No Book – CTRL, alla ricerca degli ultrauomini

Un piccolo volume verde scuro, sulla copertina del quale è stampata la foto di un’inquietante personaggio in maschera taurina, mentre sul retro, in caratteri argentati, troviamo in ordine sparso titoli dei diversi capitoli. Si presenta così “Gli ultrauomini – Terrestri d’Italia in contatto con altre dimensioni”, secondo volume di reportage a cura della redazione di CTRL Magazine, della quale abbiamo recensito su queste pagine il precedente volume “Stiamo scomparendo”.

In 272 pagine, troviamo la bellezza di 11 reportage scritti, uno fotografico inframezzato ai diversi capitoli e la curiosa conclusione a base di citazioni, statistiche e numeri intitolata “Gran centrifugato finale di ultraumanità”. Quello intrapreso dai reporter collaboratori di CTRL è un nuovo viaggio nell’Italia più insolita e sconosciuta, dedicandosi non più alle minoranze etnico/culturali che lottano per sopravvivere nel mondo attuale, ma ai casi particolari di persone che hanno intrapreso una strada inusuale per realizzare le proprie esistenze: ultrauomini in senso strettamente nietzschiano capaci di sfidare le tradizioni ed il senso comune, attraverso scelte di vita impensabili per la maggior parte di noi.

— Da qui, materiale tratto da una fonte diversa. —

==> src/rtl/mlp_mem_loader.sv <==
// Streams host words into the MLP W1/B1/W2/B2/input memories in a fixed order,
// then holds mem_ready until the layer controller releases it.
//   state | meaning
//   IDLE  | waiting for load_start
//   LD_W1 | loading layer-1 weights
//   LD_B1 | loading layer-1 biases
//   LD_W2 | loading layer-2 weights
//   LD_B2 | loading layer-2 biases
//   LD_IN | loading the input vector
//   READY | memories complete, mem_ready high
module mlp_mem_loader #(
    parameter int WORD_W = 32,
    parameter int N_W1   = 32,
    parameter int N_B1   = 4,
    parameter int N_W2   = 8,
    parameter int N_B2   = 2,
    parameter int N_IN   = 8,
    parameter int ADDR_W = 5
) (
    input  logic              clk,
    input  logic              rst,
    input  logic              load_start,
    input  logic              inputs_only,
    input  logic              s_valid,
    output logic              s_ready,
    input  logic [WORD_W-1:0] s_data,
    output logic [WORD_W-1:0] wr_data,
    output logic [ADDR_W-1:0] wr_addr,
    output logic              w1_we,
    output logic              b1_we,
    output logic              w2_we,
    output logic              b2_we,
    output logic              in_we,
    output logic              mem_ready,
    input  logic              mem_release,
    output logic              busy,
    output logic              load_err
);

    typedef enum logic [2:0] {
        IDLE  = 3'd0,
        LD_W1 = 3'd1,
        LD_B1 = 3'd2,
        LD_W2 = 3'd3,
        LD_B2 = 3'd4,
        LD_IN = 3'd5,
        READY = 3'd6
    } state_t;

    state_t            state, state_next, start_state;
    logic [ADDR_W-1:0] cnt;
    logic              weights_valid;
    logic              sec_last;
    logic              xfer;

    assign s_ready   = (state == LD_W1) || (state == LD_B1) || (state == LD_W2) ||
                       (state == LD_B2) || (state == LD_IN);
    assign busy      = s_ready;
    assign mem_ready = (state == READY);
    assign xfer      = s_valid && s_ready;

    // An inputs-only request before any weights exist is promoted to a full load.
    assign start_state = (inputs_only && weights_valid) ? LD_IN : LD_W1;

    always_comb begin
        state_next = state;
        sec_last   = 1'b0;
        case (state)
            IDLE: begin
                if (load_start) state_next = start_state;
            end
            LD_W1: begin
                sec_last = (cnt == ADDR_W'(N_W1 - 1));
                if (xfer && sec_last) state_next = LD_B1;
            end
            LD_B1: begin
                sec_last = (cnt == ADDR_W'(N_B1 - 1));
                if (xfer && sec_last) state_next = LD_W2;
            end
            LD_W2: begin
                sec_last = (cnt == ADDR_W'(N_W2 - 1));
                if (xfer && sec_last) state_next = LD_B2;
            end
            LD_B2: begin
                sec_last = (cnt == ADDR_W'(N_B2 - 1));
                if (xfer && sec_last) state_next = LD_IN;
            end
            LD_IN: begin
                sec_last = (cnt == ADDR_W'(N_IN - 1));
                if (xfer && sec_last) state_next = READY;
            end
            READY: begin
                if (load_start)       state_next = start_state;
                else if (mem_release) state_next = IDLE;
            end
            default: state_next = IDLE;
        endcase
    end

    always_ff @(posedge clk or negedge rst) begin
        if (!rst) state <= IDLE;
        else      state <= state_next;
    end

    always_ff @(posedge clk or negedge rst) begin
        if (!rst) begin
            cnt           <= '0;
            wr_data       <= '0;
            wr_addr       <= '0;
            w1_we         <= 1'b0;
            b1_we         <= 1'b0;
            w2_we         <= 1'b0;
            b2_we         <= 1'b0;
            in_we         <= 1'b0;
            weights_valid <= 1'b0;
            load_err      <= 1'b0;
        end else begin
            w1_we    <= 1'b0;
            b1_we    <= 1'b0;
            w2_we    <= 1'b0;
            b2_we    <= 1'b0;
            in_we    <= 1'b0;
            load_err <= load_start && busy;
            if (xfer) begin
                wr_data <= s_data;
                wr_addr <= cnt;
                cnt     <= sec_last ? '0 : cnt + ADDR_W'(1);
                w1_we   <= (state == LD_W1);
                b1_we   <= (state == LD_B1);
                w2_we   <= (state == LD_W2);
                b2_we   <= (state == LD_B2);
                in_we   <= (state == LD_IN);
                if (state == LD_B2 && sec_last) weights_valid <= 1'b1;
            end
        end
    end

endmodule
==> config.mk <==
export PLATFORM = sky130hd
export DESIGN_NAME = mlp_mem_loader
export DESIGN_NICKNAME = d
export VERILOG_FILES = /design/src/rtl/mlp_mem_loader.sv
export SDC_FILE = /design/constraint.sdc
export NUM_CORES = 1
export LEC_CHECK = 0
export CORE_ASPECT_RATIO = 0.8
export CORE_MARGIN = 8
export CORE_UTILIZATION = 40
export CTS_BUF_LIST = sky130_fd_sc_hd__clkbuf_16
export DETAILED_ROUTE_END_ITERATION = 12
export PLACE_DENSITY = 0.73
export SKIP_CTS_REPAIR_TIMING = 1
export SKIP_LAST_GASP = 1
export SLEW_MARGIN = 5
export SYNTH_ARGS = -nofsm -noshare
export SYNTH_HDL_FRONTEND = slang
export SYNTH_SLANG_ARGS = --single-unit
==> constraint.sdc <==
create_clock -name clk -period 2.7 [get_ports clk]
set_input_delay 0.81 -clock clk [delete_from_list [all_inputs] [get_ports clk]]
set_output_delay 0.81 -clock clk [all_outputs]
set_load 0.02 [all_outputs]
# Yosys cells after proc, flatten, opt, wreduce, memory -nomap -nowiden
# Cells that the tools add are included.
# Widths: inputs -> output; s select.
# word_totals
in_bits	38
latch_bits	0
regBits	52
romBits	0
elab_cells	62
memories	0
mem_bits_rw	0
output_inout_bits	46
# classes
add_sub_neg	1
bitwise_logic	0
shifts	0
n_reduce_logical	16
muxes	17
n_mul	0
order_cmp	0
n_div	0
eq_ne	17
# op_table
cell	count
$mux 3	9
$pmux 3 s7	1
$eq 3x3->1 const B	3
$logic_and 1x1->1	8
$reduce_and 7->1	1
$eq 3x2->1 const B	2
$ne 2x1->1 const B	3
$ne 2x2->1 const B	3
$add 5x1->5 const B	1
$eq 5x1->1 const B	1
$eq 5x2->1 const B	1
$eq 5x3->1 const B	1
$eq 5x5->1 const B	1
$mux 1	5
$mux 5	1
$logic_or 1x1->1	4
$pmux 1 s4	1
$eq 3x1->1 const B	1
$logic_not 3->1	1
$ne 3x2->1 const B	1
$reduce_and 2->1	1
$reduce_or 2->1	1

# Logic depth before layout (Yosys ltp)
# Gate-level depths: netlist of the first run.
# depth
word_depth	9
ltp_mapped	8
ltp_nobuf	8

# Worst setup path before layout of the first run
# OpenSTA, ideal clock, no wires.
# synth_path
path_type	register -> register
start	reg cnt[0]
end	reg weights_valid
path_buffers	0
slack_ps	835
setup_ps	118
synth_period_minus_slack_ps	1865
required_ps	2582
stages_incl_launch_ff	9
arrival_ps	1747
cell_sequence	dfrtp_1 > ha_1 > and3_2 > ha_1 > nor4bb_1 > a31oi_1 > nand2_1 > a21o_4 > a21o_1
# synth_via
elab_chain_cells	4
elab_cells_between_ends	7
cone_classes	eq/ne (4); mux (1); reduce/logical (2)
# synth_lines
element	line_no	text
start: declaration	51	logic [ADDR_W-1:0] cnt;
start signal: assignment	127	cnt <= sec_last ? '0 : cnt + ADDR_W'(1);
$eq 5x3->1 (tied with other cells)	81, 89	
$pmux 1 s4 *	68	case (state)
$logic_and 1x1->1 *	133	if (state == LD_B2 && sec_last) weights_valid <= 1'b1;
$reduce_and 2->1 (no line) *	-	
end signal: assignment	115	weights_valid <= 1'b0;
end signal: assignment	133	
end: declaration	52	logic weights_valid;
# Every way passes the cells marked *; elsewhere a longest branch is shown, timed or not.
# A chain may end at the register's enable or synchronous reset.

# Worst setup path after layout of the first run
# layout_path
start	reg state[1]
end	out s_ready
# layout_via
elab_chain_cells	5
elab_cells_between_ends	9
cone_classes	eq/ne (5); reduce/logical (4)
# layout_lines
element	line_no	text
start: declaration	50	state_t state, state_next, start_state;
start signal: assignment	102	else state <= state_next;
$eq 3x1->1 or $eq 3x2->1 (tied branches)	56	assign s_ready = (state == LD_W1) || (state == LD_B1) || (state == LD_W2) ||
$logic_or 1x1->1 (3 in series)	56	
$logic_or 1x1->1 *	57	(state == LD_B2) || (state == LD_IN);
end: declaration	25	output logic s_ready,
# Marks and branches as above.

==> impl_metrics.tcl, run 1 <==
set metrics [dict create \
    grt_pass1_vias 1926 \
    hold_viol_final 0 \
    route.met3.wl_microns 617 \
    dieArea_sq_um 8530 \
    vdd_drop_max_uv 463 \
    clockBufferDepth 2 \
    worstMarginPinSlew_ps 633 \
    fillers 516 \
    clkSinkCount 52 \
    period_share_pct 95.2 \
    cts_root_buffer "clkbuf_16" \
    grt_antenna_before_repair 0 \
    start_util_pct 40.5 \
    viasPerCell 4.67 \
    wl_met2_mm 2.37 \
    worstSetupPathDepth 3 \
    synth_seq_cells 52 \
    clock_skew_ps 6.71 \
    final_cell_mix "124 x nand2_1, 82 x clkdlybuf4s50_1, 52 x dfrtp_1" \
    multi_input_area_sq_um 921 \
    final_core_util_pct 59.2 \
    period_needed_ps 2570 \
    antenna_cells 0 \
    layout_commonest_cell "nand2_1" \
    netlist_area_sq_um 2330 \
    place.gp.congestion 0.870 \
    leakage_nw 1.61 \
    synth_area_leaders "dfrtp_1 56%, nand2_1 20%, buf_2 2.1%, ha_1 1.6%, buf_4 1.3%" \
    crit_path_end_kind "output pin" \
    crit_slowest_cell "clkdlybuf4s50_1" \
    seq_area_frac_synth_pct 55.9 \
    worst_ep_arrival_time_ps 1760 \
    cts_made_buffers 5 \
    crit_type "reg2out" \
    cp_cell_sequence "nor3_2, a21oi_2, clkdlybuf4s50_1" \
    vias 1953 \
    die_x_microns 101 \
    nets 377 \
    core-area_sq_um 5760 \
    status "finished, final reports clean" \
    areaGrowthSynthToFinish_pct 46.2 \
    grt_max_degree 28 \
    clock.fmax_mhz 389 \
    setup_viol 0 \
    worstHoldPathType "reg2reg" \
    reg2regPathDepth 8 \
    rows 25 \
    synth_top_area_cell "dfrtp_1" \
    relSlewSlack_pct 57.8 \
    m1WireLength_mm 2.60 \
    crit_path_start_kind "flop" \
    first_pass_iters 4 \
    syn_inst 254 \
    clk_latency_ps 280 \
    drive_above_1_share_pct 8.31 \
    gr-usage-all-layers_pct 13.5 \
    cts_tree "yes" \
    drt-total-wl_mm 5.60 \
    power_density_nw_per_um2 827 \
    synth_top_area_share_pct 55.9 \
    hpwl_mm 4.17 \
    io_pins 84 \
    cp.required_ps 1890 \
    wl_per_cell_microns 13.4 \
    die_h_microns 84.2 \
    critPathMaxFanout 10 \
    portBuffers 83 \
    ant_nets 0 \
    drt-initial-drc-count 43 \
    clk_pin_slew_ps 60 \
    min_delay_path_depth 1 \
    yosysWarnings 0 \
    ctsHtreeMaxLevel 2 \
    grt_pass1_wl_mm 9.55 \
    max_stage_delay_ps 650 \
    rsz0062_at_grt "false" \
    synth.distinct_cells 42 \
    crit_family "buffers and inverters" \
    synthesis.nets 295 \
    grt.overflow.total 0 \
    drv_cap 0 \
    layout.area.seq_sq_um 1300 \
    routed.top_layer "met4" \
    slew_viol_final 0 \
    critical_path_buf_inv_count 1 \
    fin_tns_setup_ps 0 \
    drc 0 \
    syn_area_per_cell_sq_um 9.17 \
]
-- synthesized netlist by cell type (all sizes together) --
| master | instances |
|---|---|
| nand3 | 2 |
| o2bb2ai | 1 |
| a21o | 2 |
| nor3b | 2 |
| nor2b | 3 |
| a31oi | 2 |
| nor4bb | 1 |
| buf | 15 |
| nor4b | 2 |
| inv | 2 |
| nand4 | 1 |
| mux2 | 1 |
| o311ai | 1 |
| and4bb | 1 |
| clkbuf | 2 |
| mux2i | 1 |
| nand2b | 3 |
| and3b | 1 |
| and2 | 4 |
| o21ai | 8 |
| dfrtp | 52 |
| a21oi | 3 |
| nor3 | 4 |
| and3 | 1 |
| ha | 3 |
| nand3b | 1 |
| nor2 | 5 |
| a22oi | 1 |
| o211ai | 1 |
| a221oi | 1 |
| o21ba | 1 |
| o31ai | 2 |
| nand2 | 124 |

Nel libro, attraverso ricercate interviste, viene data voce a questi protagonisti di un’Italia che guarda in altre direzioni, diverse dal senso comune. Si va ad esempio dai racconti di un impresario funebre specializzato in crioconservazione al percorso lavorativo e formativo di una tanatoesteta, dall’esperienza socio-religiosa di un maestro della “Quarta via” alla vita ritirata di un convento di suore di clausura nel cuore di Milano. Se vogliamo, sono vite alternative tanto sconvolgenti quanto interessanti, quelle che via via scopriamo nel secondo volume di CTRL.

Dodici storie che i rispettivi dodici autori, con parole o immagini, ci narrano non con taglio sensazionalistico, bensì con interesse e rigore documentaristico e sociologico: il loro intento non è quello di colpire solamente la curiosità del lettore, bensì di fargli osservare la società attuale attraverso gli occhi di questi outsider. Questi protagonisti sono persone apparentemente come tutte le altre, la cui unica e fondamentale differenza è dettata dalle proprie scelte. Con coraggio, coerenza e, talvolta, un pizzico di sana follia, i nostri 11 ultrauomini hanno percorso strade assolutamente al di fuori di ogni convenzione. C’è chi ha scelto guardando al passato, chi al futuro, chi semplicemente ha trovato un rimedio originale per colmare un vuoto interiore.

Ottimamente realizzati, questi reportage sanno coinvolgere il lettore, appassionandolo a queste vicende che vengono tuttavia trattate col dovuto distacco dagli autori. Nonostante la narrazione non nasconda l’interesse e l’emozione provati in questi particolari incontri, in ogni capitolo l’autore analizza criticamente la propria storia. In ogni vicenda, sono i protagonisti a parlare in prima persona, messi sapientemente a proprio agio in modo da lasciarli raccontare senza reticenze situazioni talora assai delicate.

Opera preziosa ed esempio di giornalismo di alta levatura, “Gli ultrauomini” è una lettura ricca di interesse che si fa divorare con avidità in poche serate. Merito principale del libro è la capacità di suscitare nei lettori un vivo interesse che inevitabilmente, almeno per un po’, si traduce nell’acuire lo sguardo attorno a sé. Loro, del resto, vivono in mezzo a noi, e alla fine della lettura viene spontaneo domandarci quante storie come queste abbiamo solamente sfiorato, presi da quella  routine quotidiana che chissà quante volte ci ha impedito di riconoscerli.